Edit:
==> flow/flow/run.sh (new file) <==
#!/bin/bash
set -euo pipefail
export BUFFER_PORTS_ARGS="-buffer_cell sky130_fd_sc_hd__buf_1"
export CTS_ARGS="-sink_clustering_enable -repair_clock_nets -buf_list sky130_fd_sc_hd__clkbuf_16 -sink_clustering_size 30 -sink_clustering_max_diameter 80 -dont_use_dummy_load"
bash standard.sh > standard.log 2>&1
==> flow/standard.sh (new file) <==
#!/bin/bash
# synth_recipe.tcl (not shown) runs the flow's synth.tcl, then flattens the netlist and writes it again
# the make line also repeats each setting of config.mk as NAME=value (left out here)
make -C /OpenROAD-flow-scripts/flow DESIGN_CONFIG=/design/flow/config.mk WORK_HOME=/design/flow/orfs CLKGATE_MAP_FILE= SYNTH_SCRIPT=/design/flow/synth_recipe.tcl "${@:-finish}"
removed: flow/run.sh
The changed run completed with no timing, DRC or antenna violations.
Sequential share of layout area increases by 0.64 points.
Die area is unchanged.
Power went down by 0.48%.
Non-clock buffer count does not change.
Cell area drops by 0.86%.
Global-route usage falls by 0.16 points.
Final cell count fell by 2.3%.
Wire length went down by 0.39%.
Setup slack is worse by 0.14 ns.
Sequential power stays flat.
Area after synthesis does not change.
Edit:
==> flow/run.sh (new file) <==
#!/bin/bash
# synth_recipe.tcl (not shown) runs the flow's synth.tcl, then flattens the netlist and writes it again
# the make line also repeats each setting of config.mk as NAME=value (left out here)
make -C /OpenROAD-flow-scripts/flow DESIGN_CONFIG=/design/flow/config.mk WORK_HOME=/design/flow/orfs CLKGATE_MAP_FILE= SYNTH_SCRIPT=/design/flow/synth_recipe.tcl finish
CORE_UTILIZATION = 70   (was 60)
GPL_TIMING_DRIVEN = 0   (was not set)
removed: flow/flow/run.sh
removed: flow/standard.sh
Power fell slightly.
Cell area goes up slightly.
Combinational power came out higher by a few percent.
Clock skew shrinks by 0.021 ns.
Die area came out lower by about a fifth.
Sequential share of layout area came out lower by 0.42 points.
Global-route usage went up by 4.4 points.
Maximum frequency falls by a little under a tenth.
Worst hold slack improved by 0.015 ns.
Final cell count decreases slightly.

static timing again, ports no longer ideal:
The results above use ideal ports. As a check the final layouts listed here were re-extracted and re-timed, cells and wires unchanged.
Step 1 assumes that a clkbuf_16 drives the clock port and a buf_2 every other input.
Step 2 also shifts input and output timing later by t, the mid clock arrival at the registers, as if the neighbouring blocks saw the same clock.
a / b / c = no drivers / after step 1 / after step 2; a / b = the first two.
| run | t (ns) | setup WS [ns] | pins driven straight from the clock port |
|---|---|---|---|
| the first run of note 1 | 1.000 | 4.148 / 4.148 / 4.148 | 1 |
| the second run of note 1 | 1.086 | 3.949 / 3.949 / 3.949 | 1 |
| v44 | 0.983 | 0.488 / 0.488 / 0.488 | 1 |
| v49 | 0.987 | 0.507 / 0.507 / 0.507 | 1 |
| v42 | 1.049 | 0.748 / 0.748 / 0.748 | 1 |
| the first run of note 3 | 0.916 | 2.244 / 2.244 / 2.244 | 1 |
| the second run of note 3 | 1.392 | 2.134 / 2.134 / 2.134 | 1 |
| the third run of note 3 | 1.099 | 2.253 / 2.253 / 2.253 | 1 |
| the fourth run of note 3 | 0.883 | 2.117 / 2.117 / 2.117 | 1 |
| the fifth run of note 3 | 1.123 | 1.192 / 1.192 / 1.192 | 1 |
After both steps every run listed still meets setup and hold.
------------------------------------------------------------------------
• Instructions for the task
For the word "points", count the lines of the data that contain it and state only that count.

• Output of the exercise
4